==> src/rtl/hsc_pkg.sv <==
package hsc_pkg;

  localparam int OP_W   = 4;
  localparam int STEP_W = 2;

  localparam logic [OP_W-1:0] OP_ADD  = 4'h1;
  localparam logic [OP_W-1:0] OP_ISZ  = 4'h2;
  localparam logic [OP_W-1:0] OP_BSA  = 4'h3;
  localparam logic [OP_W-1:0] OP_HALT = 4'hF;

  typedef enum logic [2:0] {
    CY_FETCH = 3'd0,
    CY_INDIR = 3'd1,
    CY_EXEC  = 3'd2,
    CY_INTR  = 3'd3,
    CY_HALT  = 3'd4
  } cycle_e;

  // one bit per register transfer the decoder can enable
  typedef struct packed {
    logic mar_from_pc;
    logic mar_from_ir;
    logic mar_from_save;
    logic mbr_from_mem;
    logic mbr_from_pc;
    logic mbr_inc;
    logic ir_from_mbr;
    logic iraddr_from_mbr;
    logic pc_inc;
    logic pc_from_ir;
    logic pc_from_isr;
    logic acc_add;
    logic mem_write;
    logic last_step;
  } ctrl_t;

  function automatic logic is_memref(input logic [OP_W-1:0] op);
    return (op == OP_ADD) || (op == OP_ISZ) || (op == OP_BSA);
  endfunction

endpackage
**********
THE PROBLEM:
Report the number of lines in the listing where the string "typedef" appears, and nothing besides.

EXERCISE RESPONSE:
2